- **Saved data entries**
[src/rtl/cpu_pkg.sv]
// Shared encodings for the 10-bit CPU control path: FSM states, opcodes, ALU/WB codes, field slices.
// Pure definitions; no logic, no latency, no flow control.
// Imported by cpu_decode and cpu_ctrl_seq.
package cpu_pkg;

  localparam logic [2:0] ST_FETCH  = 3'd0;
  localparam logic [2:0] ST_DECODE = 3'd1;
  localparam logic [2:0] ST_EXEC_A = 3'd2;
  localparam logic [2:0] ST_WB     = 3'd3;
  localparam logic [2:0] ST_HALT   = 3'd4;

  localparam logic [1:0] OP_MOV = 2'b00;
  localparam logic [1:0] OP_LDI = 2'b01;
  localparam logic [1:0] OP_ALU = 2'b10;
  localparam logic [1:0] OP_JMP = 2'b11;

  localparam logic [1:0] ALU_ADD = 2'b00;
  localparam logic [1:0] ALU_SUB = 2'b01;
  localparam logic [1:0] ALU_AND = 2'b10;
  localparam logic [1:0] ALU_OR  = 2'b11;

  localparam logic [1:0] WB_MUX = 2'b00;
  localparam logic [1:0] WB_IMM = 2'b01;
  localparam logic [1:0] WB_ALU = 2'b10;

  localparam int OP_HI  = 9;
  localparam int OP_LO  = 8;
  localparam int RD_HI  = 7;
  localparam int RD_LO  = 6;
  localparam int RS_HI  = 5;
  localparam int RS_LO  = 4;
  localparam int IMM_HI = 3;
  localparam int IMM_LO = 0;

  typedef struct packed {
    logic [1:0] op;
    logic [1:0] rd;
    logic [1:0] rs;
    logic [3:0] imm4;
    logic       is_halt;
  } dec_t;

endpackage

[src/rtl/cpu_decode.sv]
// Splits an instruction word into its fields and flags the HALT encoding.
// Latency: purely combinational. Backpressure: none.
module cpu_decode
  import cpu_pkg::*;
(
  input  logic [9:0] ir,
  output dec_t       dec
);

  always_comb begin
    dec.op      = ir[OP_HI:OP_LO];
    dec.rd      = ir[RD_HI:RD_LO];
    dec.rs      = ir[RS_HI:RS_LO];
    dec.imm4    = ir[IMM_HI:IMM_LO];
    // JMP with rd=rs=3 is HALT regardless of imm4
    dec.is_halt = (ir[OP_HI:OP_LO] == OP_JMP) && (ir[RD_HI:RD_LO] == 2'b11)
                  && (ir[RS_HI:RS_LO] == 2'b11);
  end

endmodule

[src/rtl/cpu_ctrl_seq.sv]
// Multi-cycle fetch/decode/execute sequencer: owns pc, ir and HALT; drives mux select and datapath strobes.
// Latency with 1-cycle ack: JMP 2, MOV/LDI 3, ALU 4 cycles.
// Backpressure: FETCH waits indefinitely for imem_ack with pc held; outputs are Moore, zeroed while rst_n=0.
module cpu_ctrl_seq
  import cpu_pkg::*;
#(
  parameter int PC_W = 8,
  parameter int IW   = 10
) (
  input  logic            clk,
  input  logic            rst_n,
  output logic            imem_req,
  output logic [PC_W-1:0] imem_addr,
  input  logic            imem_ack,
  input  logic [IW-1:0]   imem_rdata,
  output logic [1:0]      sw,
  output logic            opa_ld,
  output logic [1:0]      alu_op,
  output logic [1:0]      wb_sel,
  output logic [1:0]      wb_rd,
  output logic            reg_we,
  output logic [IW-1:0]   imm,
  output logic            halted
);

  logic [2:0]      state;
  logic [PC_W-1:0] pc;
  logic [IW-1:0]   ir;
  dec_t            dec;

  cpu_decode u_decode (
    .ir  (ir[9:0]),
    .dec (dec)
  );

  always_ff @(posedge clk) begin
    if (!rst_n) begin
      state <= ST_FETCH;
      pc    <= '0;
      ir    <= '0;
    end else begin
      case (state)
        ST_FETCH: begin
          if (imem_ack) begin
            ir    <= imem_rdata;
            pc    <= pc + PC_W'(1);
            state <= ST_DECODE;
          end
        end
        ST_DECODE: begin
          if (dec.is_halt) begin
            state <= ST_HALT;
          end else begin
            case (dec.op)
              OP_ALU: state <= ST_EXEC_A;
              OP_JMP: begin
                pc    <= PC_W'({dec.rd, dec.rs, dec.imm4});
                state <= ST_FETCH;
              end
              default: state <= ST_WB;
            endcase
          end
        end
        ST_EXEC_A: state <= ST_WB;
        ST_WB:     state <= ST_FETCH;
        ST_HALT:   state <= ST_HALT;
        default:   state <= ST_FETCH;
      endcase
    end
  end

  always_comb begin
    imem_req  = 1'b0;
    imem_addr = '0;
    sw        = 2'b00;
    opa_ld    = 1'b0;
    alu_op    = ALU_ADD;
    wb_sel    = WB_MUX;
    wb_rd     = 2'b00;
    reg_we    = 1'b0;
    imm       = '0;
    halted    = 1'b0;
    if (rst_n) begin
      imem_addr = pc;
      imm       = IW'(dec.imm4);
      case (state)
        ST_FETCH:  imem_req = 1'b1;
        ST_EXEC_A: begin
          sw     = dec.rd;
          opa_ld = 1'b1;
        end
        ST_WB: begin
          reg_we = 1'b1;
          wb_rd  = dec.rd;
          case (dec.op)
            OP_LDI: wb_sel = WB_IMM;
            OP_ALU: begin
              sw     = dec.rs;
              wb_sel = WB_ALU;
              alu_op = dec.imm4[1:0];
            end
            default: sw = dec.rs;
          endcase
        end
        ST_HALT: halted = 1'b1;
        default: ;
      endcase
    end
  end

endmodule

[config.mk]
export PLATFORM = sky130hd
export DESIGN_NAME = cpu_ctrl_seq
export DESIGN_NICKNAME = d
export VERILOG_FILES = /design/src/rtl/cpu_pkg.sv /design/src/rtl/cpu_decode.sv /design/src/rtl/cpu_ctrl_seq.sv
export SDC_FILE = /design/constraint.sdc
export NUM_CORES = 1
export LEC_CHECK = 0
export CELL_PAD_IN_SITES_DETAIL_PLACEMENT = 0
export CELL_PAD_IN_SITES_GLOBAL_PLACEMENT = 2
export CORE_MARGIN = 8
export CORE_UTILIZATION = 25
export CTS_CLUSTER_DIAMETER = 100
export DETAILED_ROUTE_END_ITERATION = 8
export GPL_TIMING_DRIVEN = 0
export PLACE_DENSITY = 0.86
export SLEW_MARGIN = 20
export SYNTH_ARGS = -nofsm -noshare
export SYNTH_HDL_FRONTEND = slang
export SYNTH_SLANG_ARGS = --single-unit
export TNS_END_PERCENT = 100
[constraint.sdc]
create_clock -name clk -period 2.29 [get_ports clk]
set_input_delay 0.687 -clock clk [delete_from_list [all_inputs] [get_ports clk]]
set_output_delay 0.687 -clock clk [all_outputs]
set_load 0.005 [all_outputs]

- **Task**
Reproduce only those lines of the entries above that run from the line with "export CORE_MARGIN = 8" to the final line.

- **Exercise response**
export CORE_MARGIN = 8
export CORE_UTILIZATION = 25
export CTS_CLUSTER_DIAMETER = 100
export DETAILED_ROUTE_END_ITERATION = 8
export GPL_TIMING_DRIVEN = 0
export PLACE_DENSITY = 0.86
export SLEW_MARGIN = 20
export SYNTH_ARGS = -nofsm -noshare
export SYNTH_HDL_FRONTEND = slang
export SYNTH_SLANG_ARGS = --single-unit
export TNS_END_PERCENT = 100
[constraint.sdc]
create_clock -name clk -period 2.29 [get_ports clk]
set_input_delay 0.687 -clock clk [delete_from_list [all_inputs] [get_ports clk]]
set_output_delay 0.687 -clock clk [all_outputs]
set_load 0.005 [all_outputs]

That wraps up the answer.